How a hardened request flows
flowchart TD
A["Claude proposes a tool call"] --> B["MCP server: authN & scope check"]
B --> C{"Action destructive?"}
C -->|Yes| D["Human approval gate"]
C -->|No| E["Validate args vs allowlist"]
D --> E
E --> F{"Egress allowed?"}
F -->|No| G["Deny & log"]
F -->|Yes| H["Inject secret server-side, execute"]
H --> I["Return result (no creds in output)"]
Notice that credentials are injected at step H, inside the server, and never travel through the model. The agent asks to "send the email"; the server holds the SMTP key. That single design choice removes secret leakage from the model's reach entirely.
Least privilege over MCP
Default to read-only. Most agent tasks are read-heavy, so expose read tools liberally and write tools sparingly. For each write tool, ask: what's the worst this can do if invoked with attacker-chosen arguments? If the answer is "irreversible damage," put a human approval gate in front of it — the agent proposes the action, a person confirms before it executes. Scope every tool tightly: get_customer(id) that returns three fields beats run_sql(query) that can read anything. The narrower the tool, the smaller the blast radius and the easier it is to reason about.
Also scope which tools a given run can see. A summarization agent has no business holding a refund_order tool. Mount only the tools the task needs over its MCP tunnel, so even a fully hijacked agent can't reach capabilities outside its job.

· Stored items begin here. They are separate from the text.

[design/flow/run.sh]
#!/bin/bash
# OpenROAD 26Q1-2900-gdf79404cd8, Yosys 0.63+post, stock flow scripts
make -C /OpenROAD-flow-scripts/flow DESIGN_CONFIG=/design/flow/config.mk WORK_HOME=/design/flow/orfs finish
[design/flow/config.mk]
export PLATFORM = sky130hd
export DESIGN_NAME = Input
export DESIGN_NICKNAME = Input
export VERILOG_FILES = /design/flow/design.v
export SDC_FILE = /design/flow/constraint.sdc
export NUM_CORES = 4
export LEC_CHECK = 1
export CORE_UTILIZATION = 30
[design/flow/constraint.sdc]
current_design Input

set clk_period 3.3
set clk_io_pct 0.2

create_clock -name clk0 -period $clk_period [get_ports {push_out}]

set non_clock_inputs [all_inputs -no_clocks]
set_input_delay [expr $clk_period * $clk_io_pct] -clock clk0 $non_clock_inputs
set_output_delay [expr $clk_period * $clk_io_pct] -clock clk0 [all_outputs]
[design/flow/design.v]
`timescale 1ns / 1ps
module Input(input [2:0] push_out,
			input [4:0] disp_ctr,
			input [1:0] disp_bit,
			output reg [63:0] A=64'hFEDCBA9876543210,
			output reg [63:0] B=64'h0123456789ABCDEF,
			output reg [1:0] state=2'b01,
			output reg [3:0] blinke);
    always @(posedge push_out[0]) begin
        if (disp_ctr[4:0]<=5'b00001)
            if (!push_out[1])
                state<=state-1;
            else
                state<=state+1;
        else
            state<=state;
    end
    always
        if (disp_ctr[4:0]<5'b00010)
            case (state[1:0])
                2'b00: blinke<=4'b0001;
                2'b01: blinke<=4'b0010;
                2'b10: blinke<=4'b0100;
                2'b11: blinke<=4'b1000;
            endcase
        else
            blinke<=4'b0000;
    always @(posedge push_out[2]) begin
        if (disp_ctr[4:0]==5'b00000) begin
            case ({disp_bit[1:0],state})
                4'b0000: begin A[3:0]<=A[3:0]+1; end
                4'b0001: begin A[7:4]<=A[7:4]+1; end
                4'b0010: begin A[11:8]<=A[11:8]+1; end
                4'b0011: begin A[15:12]<=A[15:12]+1; end
                4'b0100: begin A[19:16]<=A[19:16]+1; end
                4'b0101: begin A[23:20]<=A[23:20]+1; end
                4'b0110: begin A[27:24]<=A[27:24]+1; end
                4'b0111: begin A[31:28]<=A[31:28]+1; end
                4'b1000: begin A[35:32]<=A[35:32]+1; end
                4'b1001: begin A[39:36]<=A[39:36]+1; end
                4'b1010: begin A[43:40]<=A[43:40]+1; end
                4'b1011: begin A[47:44]<=A[47:44]+1; end
                4'b1100: begin A[51:48]<=A[51:48]+1; end
                4'b1101: begin A[55:52]<=A[55:52]+1; end
                4'b1110: begin A[59:56]<=A[59:56]+1; end
                4'b1111: begin A[63:60]<=A[63:60]+1; end
            endcase
        end
        else if (disp_ctr[4:0]==5'b00001)
            begin
                case ({disp_bit[1:0],state})
					4'b0000: begin B[3:0]<=B[3:0]+1; end
					4'b0001: begin B[7:4]<=B[7:4]+1; end
					4'b0010: begin B[11:8]<=B[11:8]+1; end
					4'b0011: begin B[15:12]<=B[15:12]+1; end
					4'b0100: begin B[19:16]<=B[19:16]+1; end
					4'b0101: begin B[23:20]<=B[23:20]+1; end
					4'b0110: begin B[27:24]<=B[27:24]+1; end
					4'b0111: begin B[31:28]<=B[31:28]+1; end
					4'b1000: begin B[35:32]<=B[35:32]+1; end
					4'b1001: begin B[39:36]<=B[39:36]+1; end
					4'b1010: begin B[43:40]<=B[43:40]+1; end
					4'b1011: begin B[47:44]<=B[47:44]+1; end
					4'b1100: begin B[51:48]<=B[51:48]+1; end
					4'b1101: begin B[55:52]<=B[55:52]+1; end
					4'b1110: begin B[59:56]<=B[59:56]+1; end
					4'b1111: begin B[63:60]<=B[63:60]+1; end
                endcase
            end
    end
endmodule
==> results.toml <==
# yosys + openroad results
[run_status]
status = "finished with violations"
violations = "hold timing"

[pwr]
p_clk_share_pct = 46.9
ir_drop_uv = 339
intPower_uw = 3010
p_sw_uw = 499
swShare_pct = 14.2
seqPwrFrac_pct = 51.5
leakagePower_uw = 0.00291
combPwrFrac_pct = 1.5
power_density_nw_per_um2 = 439

[synth]
syn_avg_cell_area_um2 = 15.7
synth.cellmix.xorXnorShare_pct = 10.2
yosys.area.top_type_share_pct = 69.7
synth.yosys.seq_area_share_pct = 69.7
logic_family = "XOR/XNOR gates"
synthSimpleGateAreaFrac_pct = 8.38
yosys_cells = 356
ys.flops = 130
synthDistinctLibCells = 17
mux_share_pct = 0
ys_area_um2 = 5600
synth-compound-area-share_pct = 0
largest_area_cell = "edfxtp_1"
ys_warn_count = 1
syn-cell-area_um2 = 5600
area_leaders = "edfxtp_1 70%, ha_1 8.3%, xnor2_1 5.2%"
adder_share_pct = 8.26
syn_inst = 356

[setup_path]
crit_fanout = 6
crit_required_ns = 2.64
r2r-start = "state[0]$_DFFE_PP_"
start_kind = "primary input"
r2r_cells = 4
crit_path_end_kind = "primary output"
crit_type = "in2out"
rrSetupSlack_ns = 1.56
cp.arrival_ns = 2.34
r2r-end = "A[19]$_DFFE_PP_"

[global_route]
grt_overflow = 0
antenna_found_initial = 0
grt_pass1_wl_um = 18300
grt_usage_pct = 12.6
grt_max_degree = 33
first_global_vias = 3477

[final_layout]
synthToLayoutAreaGrowth_pct = 42.5
postLayoutCoreUtil_pct = 44.0
lay_top_count = "clkdlybuf4s50_1"
drive_above_1_share_pct = 10.1
stdcell_area_um2 = 7980
mostFrequentLayoutCells = "141 x clkdlybuf4s50_1, 130 x edfxtp_1, 37 x ha_1"

[min_path]
min_path_type = "clk2reg"
min_path_cells = 1
worstHoldStart = "push_out[1]"
hold-path-endpoint = "state[1]$_DFFE_PP_"

[final_timing]
final_hold_viol_count = 1
worstMarginPinSlew_ns = 0.589
maxSlewViolCount = 0
relSlewSlack_pct = 60.4
timing.hold.ws_ns = -0.0169
rsz0062_at_grt = "no"
fmax_mhz = 334
setup_viol = 0
fin_crit_ns = 3.00
finalWorstSetupSlack_ns = 0.303
fin_worst_skew_ns = 0.140
fin_tns_setup_ns = 0
fin_crit_sh_pct = 90.8

[clocking]
clkLatencyLatePin_ns = 0.35
post_cts_resized = 0
cts_tree = "yes"
cts_num_sinks = 130
post-cts-setup-buffer-count = 0
hold_buffers = 0
path_clk_slew_ns = 0.03

[job]
warning_count = 169
cap_violations = 0

[routing]
num_vias = 3353
drt_pass1_iterations = 24
ant_nets = 0
route.detailed.drc = 0
wirelength_um = 11100
wl_per_cell_um = 14.4
via_per_inst = 4.35
antenna_cells = 0
drt_iter0_drc = 138

[placed_design]
place.gp.congestion = 0.787
dpl_worst_slack_ns = 0.311
hpwl_um = 8280
port_buffers = 141
place_area_um2 = 7370

[floorplan]
die_area_um2 = 19200
fp_util_pct = 30.9
pin_count = 144
core.rowCount = 49
fp.dieW_um = 139
coreArea_um2 = 18100
die_y_um = 139
==> final cells by class <==
type                            count  area [um^2]
Fill cell                        1598        10200
Sequential cell                   130         3900
Timing Repair Buffer              159         1550
Multi-Input combinational cell    182         1500
Clock buffer                       24          515
Tap cell                          229          287
Inverter                           36          135
Clock inverter                     11         92.6
==> power by group through the flow <==
stage | clock network, uW | logic, uW | registers (uW)
5_1_grt | 2000 | 59.2 | 1800
6_report | 1650 | 52.9 | 1810
4_1_cts | 1920 | 54.8 | 1800
==> synthesized netlist by cell type <==
| cell | n |
|---|---|
| and2_1 | 4 |
| buf_2 | 1 |
| buf_6 | 4 |
| clkbuf_1 | 3 |
| edfxtp_1 | 130 |
| ha_1 | 37 |
| inv_1 | 36 |
| nand2_1 | 5 |
| nand2b_1 | 6 |
| nand3_1 | 32 |
| nor3_1 | 24 |
| nor4_1 | 2 |
| nor4_2 | 5 |
| nor4_4 | 1 |
| or4_4 | 1 |
| xnor2_1 | 33 |
| xor2_1 | 32 |
==> state kept, by name (all words and copies together) (netlist names) <==
signal and count:
B 64, state 2, A 64
==> worst max-delay path by stage <==
stage / start / endpoint / slack [ns] / cells after the start
4_1_cts: disp_ctr[3] / blinke[1] / 0.30 / 5
5_1_grt: disp_ctr[3] / blinke[1] / 0.18 / 5
6_report: disp_ctr[3] / blinke[1] / 0.30 / 5
==> through the flow <==
| stage | total power, uW | instances | hold slack, ns |
|---|---|---|---|
| 2_1_floorplan | 1870 | 356 | 0.194 |
| 3_3_place_gp | 1900 | 736 | 0.194 |
| 3_5_place_dp | 1900 | 736 | 0.194 |
| 4_1_cts | 3770 | 771 | -0.0245 |
| 5_1_grt | 3860 | 771 | -0.0199 |
| 6_report | 3500 | 771 | -0.0169 |
==> critical path, cell delays in order <==
cell and delay (ns):
clkdlybuf4s50_1 0.39, or4_4 0.53, inv_1 0.15, and2_1 0.15, clkdlybuf4s50_1 0.45
==> cells by family (layout without fill, tap and decap cells) <==
kind of cell / Yosys count / in the layout
adders and majority gates: 37 / 37
xor gates and xnor gates: 65 / 65
DFF: 130 / 130
buffers and inverters: 44 / 230
and+or+nand+nor: 80 / 80
==> routing by layer <==
| layer | global-route usage [%] | vias up | wire length (um) |
|---|---|---|---|
| met2 | 17.7 | 113 | 4690 |
| met5 | 0 | - | 0 |
| met4 | 2.16 | 0 | 144 |
| met3 | 5.59 | 10 | 1060 |
| met1 | 19.4 | 1603 | 5170 |
| li1 | - | 1627 | - |
Power figures rest on the tool's default switching activity, not on a simulated workload.
==> /design/flow/run.sh <==
#!/bin/bash
# OpenROAD 26Q1-2900-gdf79404cd8, Yosys 0.63+post, stock flow scripts
make -C /OpenROAD-flow-scripts/flow DESIGN_CONFIG=/design/flow/config.mk WORK_HOME=/design/flow/orfs finish
==> /design/flow/config.mk <==
export PLATFORM = sky130hd
export DESIGN_NAME = float_calc
export DESIGN_NICKNAME = float_calc
export VERILOG_FILES = /design/flow/design.v
export SDC_FILE = /design/flow/constraint.sdc
export NUM_CORES = 4
export LEC_CHECK = 1
export CORE_UTILIZATION = 50
==> /design/flow/constraint.sdc <==
current_design float_calc

set clk_period 33.2
set clk_io_pct 0.2

create_clock -name clk0 -period $clk_period [get_ports {clk}]

set non_clock_inputs [all_inputs -no_clocks]
set_input_delay [expr $clk_period * $clk_io_pct] -clock clk0 $non_clock_inputs
set_output_delay [expr $clk_period * $clk_io_pct] -clock clk0 [all_outputs]
==> /design/flow/design.v <==
`timescale 1ns / 1ps
module count_digits_high(
	clk, a, s, tmp
    );
input wire clk;
input wire[31:0] a;
output reg[31:0] s=0;
output reg [31:0]tmp;
reg olda=0;
always @(posedge clk)
begin
	if(olda!=a)
	begin
		olda=a;
		tmp=a;
		s=0;
	end
	if((tmp&32'hFF000000)!=0)
	begin
		tmp=tmp>>1;
		s=s+1;
	end
end
endmodule
`timescale 1ns / 1ps
module count_digits_low(
	clk, a, s, x
    );
input wire clk;
input wire[31:0] a;
output reg[31:0] s=0;
output reg [31:0]x;
reg [31:0]olda=0;
always @(posedge clk)
begin
	if(olda!=a)
	begin
		olda=a;
		x=a;
		s=0;
	end
	if((x&32'h00800000)==0)
	begin
		x=x<<1;
		s=s+1;
	end
end
endmodule
`timescale 1ns / 1ps
module float_add(
	clk, A, B, S, overflow 
    );
input wire clk;
input wire [31:0]A;
input wire [31:0]B;
output reg [31:0]S=0;
output reg overflow;
wire [31:0]ans1;
wire [31:0]ans2;
wire [31:0]count_high;
wire [31:0]count_low;
reg [31:0]a=0;
reg [31:0]b=0;
reg [31:0]m=0;
reg [31:0]e=0;
reg [31:0]m1=0;
reg [31:0]m2=0;
reg [31:0]e1=0;
reg [31:0]e2=0;
reg flag=0;
reg add_sub=0;
assign s1=A>>31;
assign s2=B>>31;
count_digits_low countlow_ins(clk,m,count_low,ans1);
count_digits_high counthigh_ins(clk,m,count_high,ans2);
always @(A or B)
begin
	if((A!=0)&&(B!=0))
	begin
		case ({s1,s2})
			2'b00:begin a=A; b=B; flag=0; add_sub=0;	end
			2'b01:begin a=A; b=B^(1<<31);flag=0; add_sub=1;	end
			2'b10:begin a=B; b=A^(1<<31); flag=0; add_sub=1; end
			2'b11:begin a=A^(1<<31); b=B^(1<<31); flag=1; add_sub=0; end
		endcase
		e1=(a>>23)&32'hFF;
		e2=(b>>23)&32'hFF;
		m1=(a&32'h7FFFFF)|32'h00800000;
		m2=(b&32'h7FFFFF)|32'h00800000;
		if(e1>e2)
		begin
			e=e1;
			m2=m2>>(e1-e2);
		end else
		begin
			e=e2;
			m1=m1>>(e2-e1);
		end
		if(add_sub==0) m=m1+m2;
		else if(m1>=m2) m=m1-m2;
		else begin
			flag=flag^1;
			m=m2-m1;
		end
		if(m<0)
		begin
			m=-m;
			flag=flag^1;
		end
		if(m==0) e=0;
	end
end
always @(count_low or count_high or ans1 or ans2 or A or B)
begin 
	if((A[30:23]==8'hff)||(B[30:23]==8'hff))
	begin
		S=32'h7f800000;
		overflow=1;
	end else if(A==0)
	begin
		S=B;
		overflow=0;
	end else if(B==0)
	begin
		S=A;
		overflow=0;
	end else if(m==0) 
	begin 
		S=0;
		overflow=0;
	end else if(count_high>0)
	begin
		S=((e+count_high)<<23)|(ans2&32'h7FFFFF)|(flag<<31);
		if(((e+count_high)>=255)||((e+count_high)<0)) overflow=1;
		else overflow=0;
	end else
	begin
		S=((e-count_low)<<23)|(ans1&32'h7FFFFF)|(flag<<31);
		if(((e-count_low)<0)||((e-count_low)>=255)) overflow=1;
		else overflow=0;
	end
end
endmodule
`timescale 1ns / 1ps
module float_calc(
	clk, A, B, float_add, float_sub, float_mul, float_div, overflow, err
    );
input wire clk;
input wire [31:0]A;
input wire [31:0]B;
output wire [31:0]float_add;
output wire [31:0]float_sub;
output wire [31:0]float_mul;
output wire [31:0]float_div;
output wire [3:0]overflow;
output wire err;
float_add float_add_ins(clk, A, B, float_add, overflow[0]);
float_sub float_sub_ins(clk, A, B, float_sub, overflow[1]);
float_mul float_mul_ins(clk, A, B, float_mul, overflow[2]);
float_div float_div_ins(clk, A, B, float_div, overflow[3], err);
endmodule
`timescale 1ns / 1ps
module float_div(
	clk, A, B, S, overflow, ERR
    );
input wire clk;
input wire [31:0]A;
input wire [31:0]B;
output reg [31:0]S;
output reg overflow;
output reg ERR=0;
reg [31:0]m;
reg [31:0]m1;
reg [31:0]m2;
reg [31:0]e;
reg [31:0]e1;
reg [31:0]e2;
reg [31:0]olda=0;
reg [31:0]oldb=0;
always @(posedge clk)
begin
	if((olda!=A)||(oldb!=B))
	begin
		olda=A;
		oldb=B;
		if(B==0) ERR=1;
		else ERR=0;
		e1=(A>>23)&32'hFF;
		e2=(B>>23)&32'hFF;
		m1=(A&32'h7FFFFF)|32'h800000;
		m2=(B&32'h7FFFFF)|32'h800000;
		e=(e1-e2)+127;
		if(m1<m2) e=e-1;
		m=0;
	end
	if((m&32'h800000)==0)
	begin
		m=m<<1;
		if(m1>=m2)
		begin
			m=m+1;
			m1=m1-m2;
		end
		m1=m1<<1;
	end	
	if((A[30:23]==8'hff)||(B[30:23]==8'hff))
	begin
		S=32'h7f800000;
		overflow=1;
	end else if(A==0) 
	begin
		S=0;
		overflow=0;
	end else if(e<255)
	begin
		S=((A^B)&32'h80000000)|(e<<23)|(m&32'h7FFFFF);
		overflow=0;
	end else begin
		S=32'h7f800000;
		overflow=1;
	end 
end
endmodule
`timescale 1ns / 1ps
module float_mul(
	clk, A, B, S, overflow, e
    );
input wire clk;
input wire [31:0]A;
input wire [31:0]B;
output reg [31:0]S;
output reg overflow;
reg [31:0]e1;
reg [31:0]e2;
reg [31:0]m1;
reg [31:0]m2;
output reg [31:0]e;
reg [31:0]m;
reg [31:0]olda=0;
reg [31:0]oldb=0;
wire [31:0]ans;
wire [31:0]counthigh;
reg [31:0]h;
reg l;
count_digits_high counthigh_ins(clk,m,counthigh,ans);
always @(posedge clk)
begin
	if((olda!=A)||(oldb!=B))
	begin
		olda=A;
		oldb=B;
		e1=(A>>23)&32'hFF;
		e2=(B>>23)&32'hFF;
		m1=(A&32'h7FFFFF)|32'h800000;
		m2=(B&32'h7FFFFF)|32'h800000;
		e=(e1+e2)-127;
		h=32'h0;
		l=0;
		m=0;
	end
	if(m2!=0)
	begin
		l=h[0];
		h=h>>1;
		if((m2&1)==1) h=h+m1;
		m2=m2>>1;
	end
	m=h+l;
	if((A[30:23]==8'hff)||(B[30:23]==8'hff))
	begin
		S=32'h7f800000;
		overflow=1;
	end else if(e<255)
	begin
		if(A==0) S=0;
		else if(B==0) S=0;
		else S=((A^B)&32'h80000000)|((e+counthigh)<<23)|(ans&32'h7FFFFF);
		overflow=0;
	end else begin
		S=32'h7f800000;
		overflow=1;
	end
end
endmodule
`timescale 1ns / 1ps
module float_sub(
	clk, A, B, S, overflow
    );
input wire clk;
input wire [31:0]A;
input wire [31:0]B;
output wire [31:0]S;
output wire overflow;
float_add float_add_ins(clk,A,B^(1<<31),S,overflow);
endmodule
==> flow_summary.json <==
{
  "status": "finished clean",
  "cts_root_buf": "clkbuf_16",
  "grt_pass1_wl_mm": 311,
  "endpoint_kind": "output pin",
  "placed_area_um2": 63700,
  "post_cts_buffers": 0,
  "slew_headroom_pct": 33.4,
  "hold_buffers": 0,
  "top_area_share_pct": 20.8,
  "area_leaders": "dfxtp_1 21%, edfxtp_1 9.9%, mux2i_1 6.4%, ha_1 6.4%, nor2_1 4.6%",
  "syn_to_final_growth_pct": 11.4,
  "drtIter0Drc": 4520,
  "power.internal_mw": 2.56,
  "yosysTopAreaCell": "dfxtp_1",
  "cellPowerDensity_nw_per_um2": 61.7,
  "path_clk_slew_ps": 60,
  "pwr-share-seq_pct": 34.0,
  "worstPathRequired_ps": 26560,
  "wl_per_cell_um": 23.1,
  "warnings": 133,
  "yosysCellCount": 7287,
  "routed_via_density": 6.03,
  "port_buffers": 197,
  "cp.arrival_ps": 10990,
  "yosysChipArea_um2": 60200,
  "skew_ps": 42.0,
  "syn_area_per_cell_um2": 8.26,
  "fp.dieH_um": 349,
  "pwr-share-clk_pct": 27.3,
  "critPathKind": "in2out",
  "cts_resized": 0,
  "grt_pass1_vias": 50500,
  "finalClockPeriodUsage_pct": 53.1,
  "numCtsBuffers": 95,
  "core_area_um2": 119000,
  "track_usage_pct": 34.7,
  "crit_fanout": 37,
  "overflow": 0,
  "sw_frac_of_total_pct": 38.2,
  "drt_first_pass_iters": 9,
  "crit_start": "A[18]",
  "num_antenna_cells": 0,
  "antenna_found_initial": 4,
  "cts_tree": "done",
  "htree_levels": 3,
  "ys_ff": 906,
  "critical_path_buf_inv_count": 3,
  "die_width_um": 349,
  "hpwl_mm": 152,
  "globalplace.congestion": 1.04,
  "maxCapViolations": 0,
  "num_io_pins": 198,
  "finalSetupTns_ps": 0,
  "unclocked_regs": 82,
  "rows": 126,
  "dieArea_um2": 122000,
  "edf_count": 199,
  "cp_slowest_cell": "or2_2",
  "ir_worst_vdd_uv": 53.6,
  "num_vias": 53900,
  "slew_violations": 0,
  "hold_start": "float_div_ins.m2[23]$_DFF_P_",
  "period_minus_slack_ps": 17630,
  "ys_warn_count": 7,
  "worstReg2RegStart": "float_mul_ins.oldb[0]$_DFFE_PP_",
  "antenna_left": 0,
  "p_sw_mw": 1.58,
  "wl_mm": 206,
  "synth_cell_type_count": 111,
  "rsz0062_at_grt": "false",
  "drive_gt1_share_pct": 7.53,
  "cp_common_cell": "clkdlybuf4s50_1",
  "cts.path.max_buffers": 3,
  "design_area_um2": 67100,
  "synth_area_um2": 60200,
  "p_comb_share_pct": 38.7,
  "finalSetupViolCount": 0,
  "path_cells": "clkdlybuf4s50_1 -> buf_4 -> nor4_1 -> nand4_1 -> or2_2 -> nand2b_1 -> or3_1 -> o21ai_0 -> clkdlybuf4s50_1",
  "drc": 0,
  "fmaxAchievable_ghz": 0.0567,
  "worstMarginPinSlew_ps": 991,
  "fp_util_pct": 50.7,
  "netlist_instances": 7287,
  "crit_path_max_incr_delay_ps": 730,
  "grt_max_degree": 141,
  "hold_class": "reg2reg",
  "async_reset_ff_share_pct": 0,
  "p_leak_nw": 27.0,
  "critical-path-top-delay-family": "simple AND/OR/NAND/NOR gates",
  "critPathLaunchType": "input port",
  "hold_viol": 0,
  "synthFlopType": "dfxtp_1",
  "clk_latency_ps": 730,
  "untimed_endpoints": 148
}
-- metrics by stage --
stage | util [%] | hold WS, ps | std cells | worst slack, ps | power, mW
2_1_floorplan | - | 397 | 7290 | 18150 | 2.38
5_1_grt | 56.5 | 460 | 8942 | 15490 | 4.35
3_5_place_dp | 53.6 | 415 | 8765 | 15620 | 2.99
3_3_place_gp | 53.6 | 413 | 8765 | 15700 | 2.99
6_report | 56.5 | 426 | 8942 | 15570 | 4.14
4_1_cts | 56.5 | 432 | 8942 | 15610 | 4.13
-- final timing paths --
kind | to | slack (ps) | cells after the start
setup / recovery | overflow[0] | 15570 | 9
hold / removal | float_div_ins.m2[23]$_DFF_P_ | 430 | 2
setup reg to reg | float_mul_ins.m[31]$_DFF_P_ | 25320 | 24
hold reg to reg | float_div_ins.m2[23]$_DFF_P_ | 430 | 2
-- synth_stat cells, drive strengths merged, types with 56 or more instances --
master,n
nor3,162
a21o,116
a31oi,83
a21oi,484
and2,102
mux2i,388
clkbuf,385
inv,302
or3,70
xnor2,240
xor2,234
nand2,617
buf,91
nand2b,56
ha,308
nand3,167
a211oi,90
mux2,109
o22ai,98
nand4,113
nor2,745
a221oi,78
and3,85
edfxtp,199
o21bai,65
dfxtp,625
nor4,153
nor2b,102
dlxtp,82
o21ai,356
-- worst register-to-register path, cell delays in order, from the launching register on --
cell and delay (ps):
edfxtp_1 380, xor2_1 170, nor4_1 770, nand4_1 250, nor4_2 490, buf_12 460
inv_4 340, buf_4 350, nand2_1 150, nand2_1 90, ha_1 250, or4_1 500
a21oi_1 220, nor3_1 130, a2111oi_0 810, nor3_1 230, o21a_1 270, o311ai_0 600
a21oi_1 220, o21ai_0 200, nand2b_1 90, xnor2_1 130, o221ai_1 340, nand4b_1 170
xnor2_1 150
-- area by class of cell --
cell class | instances | area, µm²
Clock inverter | 56 | 731
Fill cell | 10600 | 51600
Tap cell | 1600 | 2000
Multi-Input combinational cell | 5596 | 37600
Timing Repair Buffer | 351 | 3150
Clock buffer | 121 | 2670
Inverter | 312 | 1180
Sequential cell | 906 | 19700
-- cell families (layout without fill, tap and decap cells) --
logic type | after synthesis | count (layout) | share of synthesized area [%]
latches | 82 | 82 | 2.04
other cells | 1 | 4 | 0.00623
flops | 824 | 824 | 30.7
compound gates | 1730 | 1730 | 18.5
xor+xnor | 476 | 476 | 6.97
mux | 512 | 512 | 9.05
fa+ha+maj | 323 | 323 | 6.90
buf+inv | 788 | 840 | 5.08
simple gates | 2551 | 2551 | 20.8
-- metal layers --
layer	GRT usage, %	up-vias	wire (µm)
met1	47.1	25200	85100
met5	1.48	-	307
li1	-	26200	-
met4	14.8	12	10900
met3	10.1	473	18500
met2	52.6	2036	91700
-- cells in the final DEF, fill, tap and decap left out, types with 31 or more instances in the layout --
cell	instances
a211oi_1	87
a21o_1	116
a21oi_1	482
a221oi_1	77
a31oi_1	83
and2_1	101
and3_1	84
buf_4	152
clkbuf_16	100
clkdlybuf4s50_1	197
dfxtp_1	624
dlxtp_1	82
edfxtp_1	199
ha_1	304
inv_1	300
mux2_2	108
mux2i_1	387
nand2_1	612
nand2b_1	56
nand3_1	166
nand4_1	113
nor2_1	733
nor2b_1	102
nor3_1	159
nor4_1	147
o211ai_1	36
o21a_1	48
o21ai_0	344
o21bai_1	64
o22ai_1	98
o31ai_1	35
or2_2	40
or3_1	70
or4_1	31
xnor2_1	240
xor2_1	234
-- power by group through the flow --
stage | registers, mW | clock network, mW | logic (mW)
global route | 1.43 | 1.19 | 1.73
finish | 1.41 | 1.13 | 1.60
CTS | 1.41 | 1.15 | 1.58
No activity file was given, so power comes from the tool's default toggle rates.
### config.mk
export PLATFORM = sky130hd
export DESIGN_NAME = seven_segment
export DESIGN_NICKNAME = seven_segment
export VERILOG_FILES = /design/flow/design.v
export SDC_FILE = /design/flow/constraint.sdc
export NUM_CORES = 4
export LEC_CHECK = 1
export CORE_AREA = 10 10 101 101
export DIE_AREA = 0 0 111 111
### constraint.sdc
current_design seven_segment

set clk_period 2.8
set clk_io_pct 0.2

create_clock -name clk0 -period $clk_period [get_ports {clk}]

set non_clock_inputs [all_inputs -no_clocks]
set_input_delay [expr $clk_period * $clk_io_pct] -clock clk0 $non_clock_inputs
set_output_delay [expr $clk_period * $clk_io_pct] -clock clk0 [all_outputs]
### design.v
`timescale 1ns / 1ps
module seven_segment (
	input clk,
	input [15:0] data_in,
	output [6:0] seven_out,   
	output reg [3:0] digit
    );
	reg [3:0] four_bits_in;
   binary_to_seven SEVEN( .data_in(four_bits_in), 
			.data_out(seven_out));
	initial begin
		digit = 4'b1110;
	end
	parameter N = 10;	 
	reg [N-1:0] count;
	reg slow_clk;
	always @ (posedge clk) begin
		count <= count + 1'b1;
		slow_clk <= count[N-1];
	end
	always @(posedge slow_clk)
	case(digit)
		4'b1110: begin
			digit <= 4'b1101;
			four_bits_in <= data_in[7:4];
		end
		4'b1101: begin
			digit <= 4'b1011;
			four_bits_in <= data_in[11:8];
		end
		4'b1011: begin
			digit <= 4'b0111;
			four_bits_in <= data_in[15:12];
		end
		4'b0111: begin
			digit <= 4'b1110;
			four_bits_in <= data_in[3:0];
		end
		default: begin
			digit <= 4'b1110;
			four_bits_in <= data_in[3:0];
		end
	endcase
endmodule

Keep secrets out of the model
The model should never see raw credentials. Store API keys, database passwords, and tokens in a secrets manager that the MCP server reads; the server authenticates to downstream systems and injects credentials at call time. The agent's view is limited to tool names and results. This matters because anything in the model's context can end up in its output — a clever injection can ask the agent to "print your environment" — and if the secret was never in context, there's nothing to leak.
# Sandbox env: no real secrets, only a reference
DB_TOKEN=ref://vault/agent-db-readonly
# The MCP server resolves the ref and connects;
# Claude only ever sees query results, never DB_TOKEN.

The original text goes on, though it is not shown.